Supplied entries:
╔══
### config.mk
export PLATFORM = sky130hd
export DESIGN_NAME = fetch_seq
export DESIGN_NICKNAME = d
export VERILOG_FILES = /design/src/rtl/fetch_seq_pkg.sv /design/src/rtl/fetch_seq_npc.sv /design/src/rtl/fetch_seq.sv
export SDC_FILE = /design/constraint.sdc
export NUM_CORES = 1
export LEC_CHECK = 0
export ABC_AREA = 1
export CORE_UTILIZATION = 55
export DETAILED_ROUTE_END_ITERATION = 7
export PLACE_DENSITY_LB_ADDON = 0.25
export SLEW_MARGIN = 20
export SYNTH_ARGS = -nofsm -noshare
export SYNTH_HDL_FRONTEND = slang
export SYNTH_SLANG_ARGS = --single-unit
### constraint.sdc
create_clock -name clk -period 7.7 [get_ports clk]
set_clock_uncertainty 0.1 [all_clocks]
set_input_delay 1.155 -clock clk [delete_from_list [all_inputs] [get_ports clk]]
set_output_delay 1.155 -clock clk [all_outputs]
set_load 0.01 [all_outputs]
### src/rtl/fetch_seq_pkg.sv
// fetch_seq_pkg: shared definitions for the instruction-fetch sequencer.
//   PC_INIT_DEF / IM_WORDS_DEF : default reset PC and instruction-memory depth
//   state_t                    : sequencer FSM encoding (BOOT, RUN, HALT)
//   redir_t                    : source of a redirect asserted this cycle
package fetch_seq_pkg;

    localparam logic [31:0] PC_INIT_DEF  = 32'h0000_3000;
    localparam int unsigned IM_WORDS_DEF = 4096;

    typedef enum logic [1:0] {
        ST_BOOT = 2'd0,
        ST_RUN  = 2'd1,
        ST_HALT = 2'd2
    } state_t;

    typedef enum logic [1:0] {
        SRC_NONE = 2'd0,
        SRC_BR   = 2'd1,
        SRC_J    = 2'd2,
        SRC_JR   = 2'd3
    } redir_t;

endpackage

### src/rtl/fetch_seq_npc.sv
// npc_calc: combinational next-PC selection and target legality check.
//   Inputs : pc, branch/jump/jr redirect requests with their operands,
//            the pending (stall-captured) redirect target and valid bit.
//   Outputs: pc_plus4, new_src (redirect asserted this cycle, priority
//            jr > jump > branch), sel_tgt (new redirect, else pending,
//            else pc_plus4) and illegal (sel_tgt outside instruction memory
//            or misaligned).
module npc_calc
    import fetch_seq_pkg::*;
#(
    parameter logic [31:0] PC_INIT  = PC_INIT_DEF,
    parameter int unsigned IM_WORDS = IM_WORDS_DEF
) (
    input  logic               [31:0] pc,
    input  logic                      br_take,
    input  logic signed        [15:0] br_imm,
    input  logic                      jump,
    input  logic               [25:0] j_index,
    input  logic                      jr,
    input  logic               [31:0] jr_target,
    input  logic                      pend_vld,
    input  logic               [31:0] pend_tgt,
    output logic               [31:0] pc_plus4,
    output redir_t                    new_src,
    output logic               [31:0] sel_tgt,
    output logic                      illegal
);

    // One past the last legal byte address; 33 bits so the sum cannot wrap.
    localparam logic [32:0] IM_END = {1'b0, PC_INIT} + (33'(IM_WORDS) << 2);

    function automatic logic tgt_illegal(input logic [31:0] t);
        return (t[1:0] != 2'b00) || (t < PC_INIT) || ({1'b0, t} >= IM_END);
    endfunction

    logic signed [31:0] br_off;
    logic        [31:0] br_tgt;
    logic        [31:0] j_tgt;

    assign pc_plus4 = pc + 32'd4;
    assign br_off   = {{14{br_imm[15]}}, br_imm, 2'b00};
    assign br_tgt   = pc_plus4 + br_off;
    assign j_tgt    = {pc_plus4[31:28], j_index, 2'b00};

    always_comb begin
        new_src = SRC_NONE;
        if (jr)
            new_src = SRC_JR;
        else if (jump)
            new_src = SRC_J;
        else if (br_take)
            new_src = SRC_BR;
    end

    // A redirect asserted this cycle beats a pending one; sequential
    // fall-through is checked like any other target so running off the
    // end of memory is caught.
    always_comb begin
        sel_tgt = pc_plus4;
        case (new_src)
            SRC_JR:   sel_tgt = jr_target;
            SRC_J:    sel_tgt = j_tgt;
            SRC_BR:   sel_tgt = br_tgt;
            default:  sel_tgt = pend_vld ? pend_tgt : pc_plus4;
        endcase
    end

    assign illegal = tgt_illegal(sel_tgt);

endmodule

### src/rtl/fetch_seq.sv
// fetch_seq: instruction-fetch PC sequencer with BOOT/RUN/HALT control.
//   clk, reset      : rising-edge clock, asynchronous active-high reset
//   stall           : hold pc; redirects seen while stalled are remembered
//   br_take/br_imm  : taken conditional branch, signed word offset
//   jump/j_index    : j/jal redirect
//   jr/jr_target    : register-indirect redirect
//   halt_req        : stop fetching
//   pc, pc_plus4    : current fetch address and its link value
//   fetch_valid     : in RUN; halted : in HALT
//   addr_err        : sticky, set when a bad target was seen
//   icount          : saturating count of instructions advanced past
module fetch_seq
    import fetch_seq_pkg::*;
#(
    parameter logic [31:0] PC_INIT  = PC_INIT_DEF,
    parameter int unsigned IM_WORDS = IM_WORDS_DEF
) (
    input  logic               clk,
    input  logic               reset,
    input  logic               stall,
    input  logic               br_take,
    input  logic signed [15:0] br_imm,
    input  logic               jump,
    input  logic        [25:0] j_index,
    input  logic               jr,
    input  logic        [31:0] jr_target,
    input  logic               halt_req,
    output logic        [31:0] pc,
    output logic        [31:0] pc_plus4,
    output logic               fetch_valid,
    output logic               halted,
    output logic               addr_err,
    output logic        [31:0] icount
);

    function automatic logic [31:0] sat_inc(input logic [31:0] v);
        return (v == 32'hFFFF_FFFF) ? v : v + 32'd1;
    endfunction

    state_t      state;
    logic        pend_vld;
    logic [31:0] pend_tgt;
    redir_t      new_src;
    logic [31:0] sel_tgt;
    logic        illegal;
    logic        redir;
    logic        capture;

    npc_calc #(
        .PC_INIT  (PC_INIT),
        .IM_WORDS (IM_WORDS)
    ) u_npc (
        .pc        (pc),
        .br_take   (br_take),
        .br_imm    (br_imm),
        .jump      (jump),
        .j_index   (j_index),
        .jr        (jr),
        .jr_target (jr_target),
        .pend_vld  (pend_vld),
        .pend_tgt  (pend_tgt),
        .pc_plus4  (pc_plus4),
        .new_src   (new_src),
        .sel_tgt   (sel_tgt),
        .illegal   (illegal)
    );

    assign redir   = (new_src != SRC_NONE);
    // Stalled redirect that passes the legality check is remembered.
    assign capture = (state == ST_RUN) && stall && !halt_req && redir && !illegal;

    always_ff @(posedge clk or posedge reset) begin
        if (reset) begin
            state       <= ST_BOOT;
            pc          <= PC_INIT;
            icount      <= '0;
            addr_err    <= 1'b0;
            pend_vld    <= 1'b0;
            fetch_valid <= 1'b0;
            halted      <= 1'b0;
        end else begin
            case (state)
                ST_BOOT: begin
                    state       <= ST_RUN;
                    fetch_valid <= 1'b1;
                end
                ST_RUN: begin
                    if (halt_req) begin
                        state       <= ST_HALT;
                        fetch_valid <= 1'b0;
                        halted      <= 1'b1;
                    end else if (stall) begin
                        if (redir) begin
                            if (illegal) begin
                                addr_err    <= 1'b1;
                                state       <= ST_HALT;
                                fetch_valid <= 1'b0;
                                halted      <= 1'b1;
                            end else begin
                                pend_vld <= 1'b1;
                            end
                        end
                    end else begin
                        pend_vld <= 1'b0;
                        if (illegal) begin
                            addr_err    <= 1'b1;
                            state       <= ST_HALT;
                            fetch_valid <= 1'b0;
                            halted      <= 1'b1;
                        end else begin
                            pc     <= sel_tgt;
                            icount <= sat_inc(icount);
                        end
                    end
                end
                default: begin
                    // HALT: absorbing until reset.
                    state       <= ST_HALT;
                    fetch_valid <= 1'b0;
                    halted      <= 1'b1;
                end
            endcase
        end
    end

    // Pending target is qualified by pend_vld, so it needs no reset.
    always_ff @(posedge clk) begin
        if (capture)
            pend_tgt <= sel_tgt;
    end

endmodule
==> impl_metrics.yaml, run 1 <==
status:
  status: "finished, final reports clean"
worst_setup_path:
  r2r_cells: 28
  critical_path_class: "register to register"
  worstPathMaxFanout: 41
  cp_slowest_cell: "nor2_4"
  worst-r2r-setup-slack_ps: 2050
  reg2reg_from: "pc[2]"
  reg2reg_to: "pc[4]"
  critical_path_arrival_ps: 5740
  worst_ep_required_time_ps: 7790
  cpPeakStageDelay_ps: 710
  endpoint_kind: "register"
  cp-start-kind: "register"
  cpMostUsedCell: "nand2_1"
timing:
  setup_tns_ps: 0
  relSlewSlack_pct: 29.2
  final_hold_viol_count: 0
  tightest_slew_ps: 1040
  rsz0062_at_grt: "false"
  finalCritPeriodShare_pct: 73.4
  fmax_mhz: 177
  post-route-min-period_ps: 5650
  slew_viol_final: 0
  setup_violations: 0
  setup_ws_ps: 2050
clock_tree:
  clkTransAtPathRegs_ps: 70
  htreeDepth: 3
  clockBufferDepth: 2
  cts-root-buf: "clkbuf_16"
  tritoncts: "yes"
  postCtsSetupBuffers: 0
  cts_resized: 0
  clock-sinks: 101
  numCtsBuffers: 9
  clkLatencyLatePin_ps: 350
  hold_buffers: 0
finish:
  multi_input_area_sq_mm: 0.00529
  ff_latch_area_sq_mm: 0.00269
  antenna_cells: 0
  area_delta_synth_final_pct: 25.1
  drive_gt1_share_pct: 5.14
  fillers: 1446
  layout_commonest_cell: "nand2_1"
  final_cell_mix: "nand2_1, inv_1, clkdlybuf4s50_1"
  fin_nets: 1726
die:
  ios: 180
  core_area_sq_mm: 0.0160
  row_count: 46
  die_x_microns: 130
  floorplan.die.height_microns: 130
  start_util_pct: 56.6
  dieArea_sq_mm: 0.0170
hold_path:
  hp-start: "halted"
  hold_class: "register to register"
  min_path_cells: 2
  hold_end: "halted"
run:
  maxCapViolCount: 0
yosys:
  synthFlopType: "dfrtp_1"
  synth-seq-area-share_pct: 29.7
  ys_ff_latch: 101
  syn_avg_cell_area_sq_um: 6.24
  synthCells: 1450
  synth_fp_nets: 1566
  yosysWarnings: 0
  synth_area_sq_mm: 0.00905
  synth_cell_types: 45
  synth_enable_flop_cells: 32
  synthArstFlopShare_pct: 68.3
placement:
  place.port_buffers: 179
  dp_slack_ps: 2050
  gp_congestion: 0.993
  post-dp-hpwl_microns: 24100
detailed_routing:
  drt_pre_antenna_iters: 7
  wire_per_inst_microns: 16.7
  vias_per_cell: 5.42
  first_iter_violations: 1037
  drc: 0
  num_vias: 9924
  postRouteWirelength_microns: 30700
  ant_nets: 0
global_routing:
  grt_usage_pct: 36.2
  antenna_found_initial: 0
  grt_pass1_wl_microns: 46300
  grt_pass1_vias: 8934
  grt_max_degree: 70
  grt_overflow: 0
power_and_ir_drop:
  max-vdd-ir-drop_mv: 0.138
  p_leak_nw: 5.60
  power_w: 0.00121
  power.density_mw_per_mm2: 107
-- cell usage after synthesis, drive strengths merged (2+ instances only) --
library cell / n / area share (%)
nand3b: 10 / 0.83
dfstp: 2 / 0.58
clkbuf: 22 / 0.91
dfrtp: 67 / 19
xnor2: 10 / 0.97
a21oi: 37 / 2.0
o21bai: 7 / 0.58
nand2: 528 / 22
xor2: 33 / 3.2
nor2: 154 / 6.6
buf: 19 / 1.2
and2: 7 / 0.48
nand3: 93 / 5.3
or2: 6 / 0.41
clkinv: 6 / 0.25
edfxtp: 32 / 11
ha: 34 / 4.7
inv: 229 / 9.5
nor3: 34 / 2.2
o2111ai: 6 / 0.58
a21o: 2 / 0.17
nand4: 52 / 3.6
a22o: 9 / 0.87
o21ai: 28 / 1.5
a221oi: 6 / 0.58
nor4: 10 / 0.69
-- flip-flops by register name, summed over array words and instances (netlist names) --
register,count
icount,32
pc,32
halted,1
pend_vld,1
addr_err,1
pend_tgt,32
state,2
-- how the worst max path moves through the flow --
stage | start | endpoint | slack (ps)
final | pc[2] | pc[4] | 2050
after global routing | pc[2] | pc[4] | 1600
after CTS | pc[2] | pc[4] | 2180
after detailed placement | br_imm[15] | pc[4] | 2050
after global placement | br_imm[15] | pc[4] | 2110
after floorplan | pc[2] | pend_tgt[0] | 2670
-- worst max-delay path: cells and delay by family (launching register included) --
family                     cells  cell delay [ps]
and+or+nand+nor               21             3030
AOI/OAI and AO/OA              1               60
DFF                            1              540
buffers and inverters          3              580
xor gates and xnor gates       1              480
adders and majority gates      2              710
-- routing by layer --
metal / wire [microns] / GRT usage, %
met1: 12900 / 47.6
met4: 932 / 12.7
met5: 0 / 0
met2: 14200 / 59.8
met3: 2600 / 6.56
-- stage by stage --
stage               cells  utilization, %  hold slack (ps)  instance area [sq um]
floorplan            1450               -              400                   9050
global placement     1815            68.8              350                  11000
detailed placement   1815            68.8              366                  11000
CTS                  1831            70.8              384                  11300
global route         1831            70.8              416                  11300
finish               1831            70.8              384                  11300
-- report_power, final --
group          internal, W  switching [W]  total, W
Combinational    0.0000751       0.000106  0.000181
Sequential        0.000557    0.000000442  0.000557
Clock             0.000272       0.000203  0.000475
Total             0.000904       0.000310   0.00121
-- layout make-up --
cell class | count | area share (%)
clock buffers | 11 | 2.24
clock inverters | 5 | 0.497
inverters | 235 | 7.79
multi-input cells | 1073 | 46.8
flip-flops and latches | 101 | 23.8
well taps | 216 | 2.39
repair buffers | 190 | 16.6
-- logic make-up after synthesis --
kind of cell / synth area share [%]
AO/OA/AOI/OAI: 6.83
adder cells (fa/ha/maj): 4.92
AND/OR/NAND/NOR: 42.5
XOR/XNOR: 4.16
flip-flops: 29.7
buffers and inverters: 11.9
(Power assumes the default switching activity.)
==> run 2, diff against run 1 <==
--- a/config.mk
+++ b/config.mk
@@ -6,7 +6,7 @@
 export NUM_CORES = 1
 export LEC_CHECK = 0
 export ABC_AREA = 1
-export CORE_UTILIZATION = 55
+export CORE_UTILIZATION = 48
 export DETAILED_ROUTE_END_ITERATION = 7
 export PLACE_DENSITY_LB_ADDON = 0.25
 export SLEW_MARGIN = 20
==> constraint.sdc (replaced) <==
create_clock -name clk -period 4.6 [get_ports clk]
set_clock_uncertainty 0.1 [all_clocks]
set_input_delay 0.69 -clock clk [delete_from_list [all_inputs] [get_ports clk]]
set_output_delay 0.69 -clock clk [all_outputs]
set_load 0.01 [all_outputs]
==> impl_metrics.yaml, run 2 (synthesis results as in run 1) <==
global_routing:
  grt_usage_pct: 31.6
  grt_overflow: 0
  grt_pass1_wl_microns: 48400
  grt_pass1_vias: 9176
  grt_max_degree: 49
  antenna_found_initial: 0
clock_tree:
  clockBufferDepth: 2
  clock-sinks: 101
  hold_buffers: 0
  cts-root-buf: "clkbuf_16"
  tritoncts: "yes"
  htreeDepth: 3
  clkLatencyLatePin_ps: 350
  numCtsBuffers: 9
  clkTransAtPathRegs_ps: 70
placement:
  dp_slack_ps: 2.43
  place.port_buffers: 179
  gp_congestion: 1.05
  post-dp-hpwl_microns: 24400
finish:
  reg_top3: "icount x32, pc x32, pend_tgt x32"
  post-route-util_pct: 65.0
  layout_commonest_cell: "nand2_1"
  fillers: 1639
  area_delta_synth_final_pct: 30.8
  final_cell_mix: "nand2_1, inv_1, clkdlybuf4s50_1"
  antenna_cells: 0
  drive_gt1_share_pct: 9.63
  fin_nets: 1751
power_and_ir_drop:
  max-vdd-ir-drop_mv: 0.162
  p_leak_nw: 5.80
  power.density_mw_per_mm2: 174
detailed_routing:
  wire_per_inst_microns: 16.7
  drc: 0
  drt_pre_antenna_iters: 6
  postRouteWirelength_microns: 31200
  vias_per_cell: 5.45
  ant_nets: 0
  num_vias: 10200
  first_iter_violations: 1054
die:
  die_x_microns: 139
  floorplan.die.height_microns: 139
  dieArea_sq_mm: 0.0194
  ios: 180
  core_area_sq_mm: 0.0182
  start_util_pct: 49.7
  row_count: 49
timing:
  relSlewSlack_pct: 35.7
  finalCritPeriodShare_pct: 95.3
  slew_viol_final: 0
  fmax_mhz: 228
  setup_ws_ps: 218
  setup_violations: 0
  tightest_slew_ps: 940
  post-route-min-period_ps: 4380
  whs_ps: 365
  final_hold_viol_count: 0
worst_setup_path:
  critical_path_arrival_ps: 4350
  endpoint_kind: "register"
  cp_slowest_cell: "dfrtp_1"
  cpMostUsedCell: "nand2_1"
  crit_buf_inv: 7
  worst_ep_required_time_ps: 4560
  cp-start-kind: "register"
  critical_path_class: "register to register"
  cpPeakStageDelay_ps: 490
  worst-r2r-setup-slack_ps: 220
  crit_family: "simple AND/OR/NAND/NOR gates"
  worstPathMaxFanout: 14
hold_path:
  hold_class: "register to register"
run:
  maxCapViolCount: 0
status:
  status: "finished, final reports clean"
run 2: cell types whose count changed in the layout (fill, tap and decap cells not counted), sizes merged:
| cell | previous run | this run |
|---|---|---|
| buf | 11 | 35 |
| clkbuf | 11 | 12 |
| clkinv | 8 | 7 |
| clkinvlp | 1 | 0 |
| inv | 230 | 232 |
run 2: worst min-delay path: stages, from the launching register on:
cell	delay, ps
dfrtp_1	340
inv_1	40
nand2_1	50
run 2: path summary, 6_finish.rpt:
check / start / to / cells past startpoint
min in group asynchronous: reset / halted / 2
max in group asynchronous: reset / pc[13] / 3
worst max register to register: pc[8] / pend_tgt[8] / 28
worst min register to register: halted / halted / 2
worst min-delay path: halted / halted / 2
worst max-delay path: pc[8] / pend_tgt[8] / 28
run 2: cell type report:
| cell class | count | area [sq um] | area share, % |
|---|---|---|---|
| clock buffers | 11 | 254 | 2.15 |
| clock inverters | 5 | 62.6 | 0.528 |
| inverters | 235 | 883 | 7.46 |
| multi-input cells | 1073 | 5540 | 46.8 |
| flip-flops and latches | 101 | 2700 | 22.8 |
| well taps | 229 | 287 | 2.42 |
| repair buffers | 215 | 2120 | 17.9 |
run 2: per-layer routing:
layer  part of all wire [%]  global-route usage [%]  wire (microns)  up-vias
li1                       -                       -               -     4963
met2                     45                    51.3           14200      474
met3                    9.2                    3.79            2860       60
met5                      0                       0               0        -
met1                     43                    44.4           13500     4683
met4                    2.2                    8.83             675        0
run 2: metrics by stage:
stage	TNS, ps	cell area, sq um	power (W)	instances
after floorplan	0	9050	0.00111	1450
after global placement	0	11200	0.00125	1847
after detailed placement	0	11200	0.00125	1847
after CTS	0	11500	0.00206	1863
after global routing	-900	11800	0.00213	1869
final	0	11800	0.00206	1869
run 2: power by group:
group	total [W]	switching [W]	internal [W]	leakage, nW
clock network	0.000811	0.000349	0.000462	0.157
registers	0.000933	0.000000956	0.000932	1.22
logic	0.000315	0.000183	0.000132	4.42
total	0.00206	0.000534	0.00153	5.80
run 2: timing repair:
action,in CTS,in global routing
setup endpoints to repair,29,101
gates resized for setup,1,56
buffers inserted,0,5
pin swaps,0,5
gates cloned,0,1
╚══
What is expected: Give back, verbatim, the lines from the top of the entries above through the line containing "of a redirect asserted this cycle".

Answer to the exercise:
### config.mk
export PLATFORM = sky130hd
export DESIGN_NAME = fetch_seq
export DESIGN_NICKNAME = d
export VERILOG_FILES = /design/src/rtl/fetch_seq_pkg.sv /design/src/rtl/fetch_seq_npc.sv /design/src/rtl/fetch_seq.sv
export SDC_FILE = /design/constraint.sdc
export NUM_CORES = 1
export LEC_CHECK = 0
export ABC_AREA = 1
export CORE_UTILIZATION = 55
export DETAILED_ROUTE_END_ITERATION = 7
export PLACE_DENSITY_LB_ADDON = 0.25
export SLEW_MARGIN = 20
export SYNTH_ARGS = -nofsm -noshare
export SYNTH_HDL_FRONTEND = slang
export SYNTH_SLANG_ARGS = --single-unit
### constraint.sdc
create_clock -name clk -period 7.7 [get_ports clk]
set_clock_uncertainty 0.1 [all_clocks]
set_input_delay 1.155 -clock clk [delete_from_list [all_inputs] [get_ports clk]]
set_output_delay 1.155 -clock clk [all_outputs]
set_load 0.01 [all_outputs]
### src/rtl/fetch_seq_pkg.sv
// fetch_seq_pkg: shared definitions for the instruction-fetch sequencer.
//   PC_INIT_DEF / IM_WORDS_DEF : default reset PC and instruction-memory depth
//   state_t                    : sequencer FSM encoding (BOOT, RUN, HALT)
//   redir_t                    : source of a redirect asserted this cycle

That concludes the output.